Mostra gastronómica exalta saberes e sabores do peixe do rio em Vila Nova da Barquinha. Foto: mediotejo.net

Rui Ferreira é pintor de profissão mas desde os 18 anos que pesca e conhece o rio como a palma das suas mãos. Todos os anos aproveita a fase da desova para lançar as redes ao Tejo. Com 35 anos de experiência, diz que o rio já foi mais generoso.

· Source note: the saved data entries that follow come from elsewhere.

From an optimization exercise on the open Yosys and OpenROAD flow, aimed at small area and a short achievable clock period; shortcuts taken in it are not production practice.
RTL that was checked went through simulation tests only; none was proved equivalent to the original.
Only the layout flow was run in run 1; the RTL was not checked for function there.
In every run shown here, the design's own scripts or RTL, not TritonCTS, make the clock network.
No driver is modelled on the clock port, so clock power and skew are understated where the tree is cut down; a real chip needs a root buffer or a tree.
Power figures rest on the tool's default switching activity, not on a simulated workload.

`flow/flow/run.sh`:
```
#!/bin/bash
# Layout flow: the standard ORFS flow (standard.sh), with these changes:
#  - synthesis is the standard flow's own script (synth_recipe.tcl), except for its final
#    ABC mapping call: the logic feeding the first-stage registers (the input
#    cone of wire nrm, on the paths from the inputs) is mapped first with
#    flow/abc_stage1.script (delay-driven mapping and sizing), then the rest
#    with flow/abc_map.script (area mapping, sized to a looser delay target);
#    Yosys's own quick ABC pass inside synth is skipped (SYNTH_ARGS -noabc)
#    so that this mapping starts from the RTL's AND/inverter network, and the
#    half/full-adder extraction is left out (ADDER_MAP_FILE empty);
#  - the port buffers that global placement inserts are buf_1 cells;
#  - after CTS, flow/clock_one_buffer.tcl replaces the clock tree with one
#    clock buffer driving all the registers (there are only 20), and gives
#    the input ports' buffers the cell INPUT_BUF_CELL when that is set.
# Each step's full output goes to a log file in this folder (synth.log,
# layout.log), and ORFS's own per-step logs stay under orfs/logs/.
set -euo pipefail
W=$PWD
F=$W/flow

# Synthesis script: synth_recipe.tcl with the abc call redirected.
{
  head -n 1 synth_recipe.tcl
  cat <<TCL
proc abc {args} {
  set i [lsearch -exact \$args -script]
  if {[file exists {$F/abc_stage1.script}]} {
    # The logic feeding the first-stage registers (the cone of wire nrm)
    # is mapped first, with its own script.
    set a1 \$args
    lset a1 [expr {\$i + 1}] {$F/abc_stage1.script}
    yosys abc {*}\$a1 w:nrm %ci*
  }
  lset args [expr {\$i + 1}] {$F/abc_map.script}
  yosys abc {*}\$args
}
TCL
  tail -n +2 synth_recipe.tcl
} > own_synth.tcl

VARS=(
  "SYNTH_SCRIPT=$W/own_synth.tcl"
  "BUFFER_PORTS_ARGS=-buffer_cell sky130_fd_sc_hd__buf_1"
  "ADDER_MAP_FILE="
  "SYNTH_ARGS=-noabc"
  "POST_CTS_TCL=$F/clock_one_buffer.tcl"
  "CLOCK_ONE_BUFFER_CELL=sky130_fd_sc_hd__clkbuf_8"
  "INPUT_BUF_CELL=sky130_fd_sc_hd__buf_2"
)
bash standard.sh "${VARS[@]}" synth > synth.log 2>&1
bash standard.sh "${VARS[@]}" finish > layout.log 2>&1
```
`flow/flow/abc_map.script`:
```
strash
amap
topo
buffer -p
upsize -D 1400
dnsize -D 1400
```
`flow/flow/abc_stage1.script`:
```
strash
map -D 400
topo
buffer -p
upsize -D 400
dnsize -D 400
```
`flow/flow/clock_one_buffer.tcl`:
```
# POST_CTS_TCL hook: the design has only a few registers, so CTS's two-level
# tree (a root buffer, leaf buffers and dummy loads) is replaced by a single
# clock buffer that drives every register's clock pin; every register still
# gets its clock through a buffer, the same one for all.
set block [ord::get_db_block]
set port_net [[$block findBTerm clk] getNet]
set sinks {}
set tree {}
set tree_nets {}
set todo [list $port_net]
# Walk the clock network from the port: registers are sinks, everything else
# on it (buffers, inverters, dummy loads) belongs to the tree.
while {[llength $todo]} {
  set net [lindex $todo 0]
  set todo [lrange $todo 1 end]
  foreach it [$net getITerms] {
    if {![$it isInputSignal]} continue
    set inst [$it getInst]
    if {[[$inst getMaster] isSequential]} {
      lappend sinks $it
    } elseif {[lsearch $tree $inst] < 0} {
      lappend tree $inst
      foreach ot [$inst getITerms] {
        if {[$ot isOutputSignal] && [$ot getNet] ne "NULL"} {
          lappend todo [$ot getNet]
          lappend tree_nets [$ot getNet]
        }
      }
    }
  }
}
puts "clock_one_buffer: [llength $sinks] clock sinks, removing [llength $tree] tree cells"
set xs 0; set ys 0
foreach it $sinks {
  lassign [[$it getInst] getLocation] x y
  set xs [expr {$xs + $x}]; set ys [expr {$ys + $y}]
  $it disconnect
}
foreach inst $tree { odb::dbInst_destroy $inst }
foreach net [lsort -unique $tree_nets] { odb::dbNet_destroy $net }
set master [[ord::get_db] findMaster $::env(CLOCK_ONE_BUFFER_CELL)]
set buf [odb::dbInst_create $block $master clkbuf_0_clk]
set net [odb::dbNet_create $block clknet_0_clk]
$net setSigType CLOCK
[$buf findITerm A] connect $port_net
[$buf findITerm X] connect $net
foreach it $sinks { $it connect $net }
set n [llength $sinks]
$buf setLocation [expr {int($xs / $n)}] [expr {int($ys / $n)}]
$buf setPlacementStatus PLACED
detailed_placement
check_placement -verbose
estimate_parasitics -placement
report_clock_skew

# Optionally give the input ports' buffers a stronger cell of the same
# function (the paths from the inputs are the design's longest).
if {[info exists ::env(INPUT_BUF_CELL)] && $::env(INPUT_BUF_CELL) ne ""} {
  set bm [[ord::get_db] findMaster $::env(INPUT_BUF_CELL)]
  foreach bt [$block getBTerms] {
    if {[$bt getIoType] ne "INPUT" || [$bt getName] eq "clk"} continue
    foreach it [[$bt getNet] getITerms] {
      set inst [$it getInst]
      if {[string match "sky130_fd_sc_hd__buf_*" [[$inst getMaster] getName]]} { $inst swapMaster $bm }
    }
  }
  detailed_placement
  estimate_parasitics -placement
}

# Optionally the same for the output ports' buffers.
if {[info exists ::env(OUTPUT_BUF_CELL)] && $::env(OUTPUT_BUF_CELL) ne ""} {
  set bm [[ord::get_db] findMaster $::env(OUTPUT_BUF_CELL)]
  foreach bt [$block getBTerms] {
    if {[$bt getIoType] ne "OUTPUT"} continue
    foreach it [[$bt getNet] getITerms] {
      set inst [$it getInst]
      if {[$it isOutputSignal] && [string match "sky130_fd_sc_hd__buf_*" [[$inst getMaster] getName]]} { $inst swapMaster $bm }
    }
  }
  detailed_placement
  estimate_parasitics -placement
}
```
`flow/standard.sh`:
```
#!/bin/bash
# synth_recipe.tcl (not shown) runs the flow's synth.tcl, then flattens the netlist and writes it again
# the make line also repeats each setting of config.mk as NAME=value (left out here)
make -C /OpenROAD-flow-scripts/flow DESIGN_CONFIG=/design/flow/config.mk WORK_HOME=/design/flow/orfs CLKGATE_MAP_FILE= SYNTH_SCRIPT=/design/flow/synth_recipe.tcl "${@:-finish}"
```
`flow/config.mk`:
```
export PLATFORM = sky130hd
export DESIGN_NAME = log2
export DESIGN_NICKNAME = log2
export VERILOG_FILES = /design/flow/design.v
export SDC_FILE = /design/flow/constraint.sdc
export NUM_CORES = 4
export LEC_CHECK = 0
export CAP_MARGIN = 20
export CORE_AREA = 2 2 62 62
export DIE_AREA = 0 0 64 64
export PLACE_DENSITY = 0.6
export SETUP_SLACK_MARGIN = 4.7
export SLEW_MARGIN = 20
```
`flow/constraint.sdc`:
```
create_clock -name core_clock -period 7.0 [get_ports {clk}]
set_input_delay 1.4000 -clock core_clock [delete_from_list [all_inputs] [get_ports {clk}]]
set_output_delay 1.4000 -clock core_clock [all_outputs]
set_load 0.01 [all_outputs]
```
`flow/design.v`:
```
module log2 #(
  parameter int FRAC_W = 5,
  parameter int MANT_W = 16
) (
  input  logic              clk,
  input  logic              rst_n,
  input  logic [7:0]        x,
  input  logic              validx,
  output logic [FRAC_W+2:0] y,
  output logic              validy
);
  logic [9:0] nrm;
  logic a20, a21, a22, a24, a25, a26, a27, a28, a29, a31;
  logic a32, a33, a34, a35, a36, a37, a38, a39, a41, a42;
  logic a43, a44, a45, a46, a47, a49, a50, a51, a52, a54;
  logic a55, a56, a57, a58, a59, a60, a61, a62, a63, a64;
  logic a66, a67, a68, a69, a70, a71, a73, a74, a75, a77;
  logic a78;
  assign nrm[0] = x[0] & x[7];
  assign a20 = x[6] & ~x[7];
  assign a21 = x[0] & a20;
  assign a22 = x[1] & x[7];
  assign nrm[1] = a21 | a22;
  assign a24 = ~x[6] & ~x[7];
  assign a25 = x[5] & a24;
  assign a26 = x[0] & a25;
  assign a27 = x[1] & a20;
  assign a28 = x[2] & x[7];
  assign a29 = ~a27 & ~a28;
  assign nrm[2] = a26 | ~a29;
  assign a31 = x[1] & a25;
  assign a32 = ~x[5] & ~x[7];
  assign a33 = x[0] & ~x[6];
  assign a34 = x[4] & a33;
  assign a35 = a32 & a34;
  assign a36 = x[2] & a20;
  assign a37 = x[3] & x[7];
  assign a38 = ~a36 & ~a37;
  assign a39 = ~a35 & a38;
  assign nrm[3] = a31 | ~a39;
  assign a41 = x[1] & ~x[5];
  assign a42 = ~x[7] & ~a41;
  assign a43 = x[4] & ~a20;
  assign a44 = ~a42 & a43;
  assign a45 = x[3] & a20;
  assign a46 = ~a44 & ~a45;
  assign a47 = ~x[4] & ~x[5];
  assign nrm[9] = ~a24 | ~a47;
  assign a49 = x[0] & x[3];
  assign a50 = ~nrm[9] & a49;
  assign a51 = x[2] & a25;
  assign a52 = ~a50 & ~a51;
  assign nrm[4] = ~a46 | ~a52;
  assign a54 = x[2] & a32;
  assign a55 = ~a20 & ~a54;
  assign a56 = ~x[3] & a33;
  assign a57 = ~x[4] & ~a56;
  assign a58 = ~a55 & ~a57;
  assign a59 = x[1] & ~x[4];
  assign a60 = a24 & a59;
  assign a61 = ~x[5] & ~a60;
  assign a62 = x[3] & ~x[6];
  assign a63 = ~x[7] & ~a62;
  assign a64 = ~a61 & ~a63;
  assign nrm[5] = a58 | a64;
  assign a66 = a32 & a56;
  assign a67 = x[4] & ~x[7];
  assign a68 = ~x[6] & ~a67;
  assign a69 = ~a54 & a68;
  assign a70 = ~a66 & a69;
  assign a71 = a61 & a63;
  assign nrm[6] = ~a70 & ~a71;
  assign a73 = a32 & ~a59;
  assign a74 = a55 & ~a73;
  assign a75 = x[3] & ~nrm[9];
  assign nrm[7] = a74 | a75;
  assign a77 = ~x[2] & ~x[3];
  assign a78 = a47 & ~a77;
  assign nrm[8] = ~a24 | a78;
  localparam logic [6:0] MINV = 7'b0000000;
  logic [2:0] e_q;
  logic [6:0] m_q;
  logic       v_q;
  always_ff @(posedge clk) begin
    e_q <= nrm[9:7];
    m_q <= nrm[6:0] ^ MINV;
    v_q <= rst_n & validx;
  end
  logic [4:0] f;
  logic [6:0] m;
  assign m = m_q ^ MINV;
  logic b13, b14, b15, b16, b17, b18, b19, b20, b21, b22;
  logic b23, b24, b25, b26, b27, b28, b29, b30, b31, b32;
  logic b33, b34, b35, b36, b37, b38, b39, b40, b41, b42;
  logic b43, b44, b45, b46, b47, b48, b49, b50, b51, b52;
  logic b53, b54, b55, b56, b57, b59, b60, b61, b62, b63;
  logic b64, b65, b66, b67, b69, b70, b71, b72, b74, b75;
  assign b13 = ~m[3] & m[6];
  assign b14 = m[0] & m[3];
  assign b15 = ~m[1] & ~b14;
  assign b16 = m[4] & ~b15;
  assign b17 = ~m[6] & b16;
  assign b18 = ~b13 & ~b17;
  assign b19 = m[5] & ~b18;
  assign b20 = m[4] & ~m[5];
  assign b21 = ~m[2] & ~b13;
  assign b22 = b20 & b21;
  assign b23 = ~m[3] & ~m[6];
  assign b24 = ~m[4] & ~b23;
  assign b25 = ~m[0] & ~m[2];
  assign b26 = ~b24 & b25;
  assign b27 = ~m[1] & ~m[2];
  assign b28 = ~b26 & ~b27;
  assign b29 = ~b22 & b28;
  assign b30 = ~b19 & ~b29;
  assign b31 = ~m[6] & b14;
  assign b32 = b20 & ~b31;
  assign b33 = m[1] & m[2];
  assign b34 = ~b32 & b33;
  assign b35 = m[0] & ~m[5];
  assign b36 = m[3] & m[6];
  assign b37 = ~b35 & b36;
  assign b38 = b34 & ~b37;
  assign b39 = ~b30 & ~b38;
  assign b40 = m[5] & m[6];
  assign b41 = ~m[4] & b40;
  assign b42 = ~m[5] & ~m[6];
  assign b43 = ~m[3] & ~m[4];
  assign b44 = ~m[1] & ~b43;
  assign b45 = b42 & b44;
  assign b46 = ~b41 & ~b45;
  assign b47 = ~m[4] & ~b25;
  assign b48 = ~m[0] & ~m[3];
  assign b49 = ~b27 & b48;
  assign b50 = ~b47 & ~b49;
  assign b51 = ~b46 & ~b50;
  assign b52 = b39 & b51;
  assign b53 = ~b16 & b42;
  assign b54 = ~m[4] & ~b14;
  assign b55 = b53 & ~b54;
  assign b56 = ~b41 & ~b55;
  assign b57 = ~b39 & b56;
  assign f[0] = ~b52 & ~b57;
  assign b59 = ~b20 & ~b51;
  assign b60 = b39 & ~b59;
  assign b61 = ~b40 & ~b53;
  assign b62 = ~b60 & ~b61;
  assign b63 = ~m[3] & ~b34;
  assign b64 = m[3] & b38;
  assign b65 = ~b63 & ~b64;
  assign b66 = b62 & ~b65;
  assign b67 = ~b62 & b65;
  assign f[1] = ~b66 & ~b67;
  assign b69 = ~b62 & ~b63;
  assign b70 = m[4] & b69;
  assign b71 = ~m[4] & ~b64;
  assign b72 = ~b69 & b71;
  assign f[2] = ~b70 & ~b72;
  assign b74 = m[5] & b70;
  assign b75 = ~m[5] & ~b70;
  assign f[3] = ~b74 & ~b75;
  assign f[4] = m[6] | b74;
  always_ff @(posedge clk) begin
    y      <= {e_q, f};
    validy <= rst_n & v_q;
  end
endmodule
```
==> key figures, run 1 <==
Status
  – Status: no timing/DRC/antenna violations

Global routing
  – Global-route wire length before repair: 3.00 mm
  – Vias in the first global route: a little under 700
  – Overflow after GRT: 0
  – Total Routing Usage GR: 0.0873
  – Largest net degree at the start of global routing: 21
  – Initial antenna violation count: 0

Setup path
  – Highest-delay cell along the critical path: dfxtp_1
  – Setup crit start kind: register
  – Worst endpoint required time: 5.60 ns
  – Critical path's largest stage delay: 0.33 ns
  – WP buf/inv: 1
  – Setup Crit Path Kind: register to primary output
  – Crit-path leading delay family: flip-flops
  – CP arrival: ~0.64 ns
  – Cell Chain, Critical Path: buf_1
  – Critical path capture point type: primary output
  – Max FO, Critical Path: 1

Drt
  – Via Count: 818
  – Via-per-instance ratio: 4.76
  – Number of DRC markers in iteration 0: 59
  – DR pass1 iterations: 4
  – Drt wl/cell: 9.90 um
  – Routed WL: ~1.7 mm
  – Remaining antenna violation count: 0
  – DRC viols: 0

STA
  – Fmax: about 500 MHz
  – Worst Max-Slew Pin Slew: 0.460 ns
  – Final setup vio count: 0
  – Crit share post-route: 0.291
  – Final Hold Fails: 0
  – Slew Viols, Final: 0
  – Clock Skews: 0.00198 ns
  – Setup TNS Final: 0 ns
  – Slew margin rel.: 0.685
  – Minimum clock period after layout: 2.04 ns
  – Unrepaired setup endpoints after global routing: false

Synth
  – Syn. warnings: 1
  – Mapped Area: approximately 850 sq um
  – Top FF cell, synth: dfxtp_1
  – Synth top area cells: dfxtp_1 (47%), nand2_1 (5.7%), inv_1 (5.3%)
  – Post-Synthesis Cells: roughly 110
  – Yosys cell types: 27
  – Synth top area share: 0.469
  – Post-synth EDFFs: 0
  – #FFs+latches synth: 20
  – Async SR Flop Fraction: 0
  – Synth Area per Inst: slightly above 8 sq um
  – Post-synthesis sequential area ratio: 0.469
  – Post-synth net total: 117
  – Leading area contributor after synthesis: dfxtp_1

Pwr
  – Static Leak: 0.408 nW
  – Peak supply drop: 0.0000697 V
  – PwrDens: between 200 and 250 nW/um^2
  – Total Power: between 0.2 and 0.25 mW

Cells and area
  – Final instance area: between 1000 and 1500 sq um
  – Util after Layout: 0.298
  – Final Instance Count excl. Fillers: approximately 170
  – Antenna diode count: 0
  – Layout Nets: 139
  – P&R area growth vs syn: 18.3%
  – Fraction of layout cells with a size suffix above 1: 0.143
  – Fillers: 361

Min path
  – Hold/Removal Path Class: register to register

Place
  – Port Buffers: 19
  – Placed cell areas: 983 sq um
  – Cells after DPL: 171
  – Hpwl dp: 1.33 mm
  – RD Place Congestion: 0.914

Floorplanning
  – Initial core utilization: 0.252
  – Die Width: around 64 um
  – I/O pins: 20
  – Core area: 3390 sq um
  – Die ar.: 4100 sq um
  – Die height: ~64 um
  – Row count: 21

Clocking
  – Clock Latency Late Sink: 0.16 ns
  – Clock-pin transition on the worst setup and hold timing paths: ~0.11 ns
  – Clock sink total: 20

Flow run
  – Max Cap Violations: 0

Lampreia pouca ou nenhuma e mesmo o sável ainda pouco apareceu no rio, tendo expectativas que o peixe arribe até ao final de abril. O pescador confessa que muito do sável que se comercializa na região vem da Barragem do Alqueva, onde esta espécie existe em largo número.

Rui Ferreira é pescador há 35 anos. Foto: mediotejo.net

Já quanto à pesca da lampreia, Rui diz que esta espécie está a acabar, podendo mesmo um dia chegar à extinção. “Cada vez é menos. Já cheguei a apanhar 80 lampreias, até as 4 da manhã, e vendi-a a cinco euros. Agora ainda só apanhei 7 lampreias desde janeiro”, nota o pescador.

A venda, essa, está “louca”, diz o pescador. Atualmente, devido à escassez da lampreia e à muita procura, está a vender a unidade a cerca dos 100 euros, a uma média de 50 euros por kg. Mas, mesmo assim, a procura é cada maior.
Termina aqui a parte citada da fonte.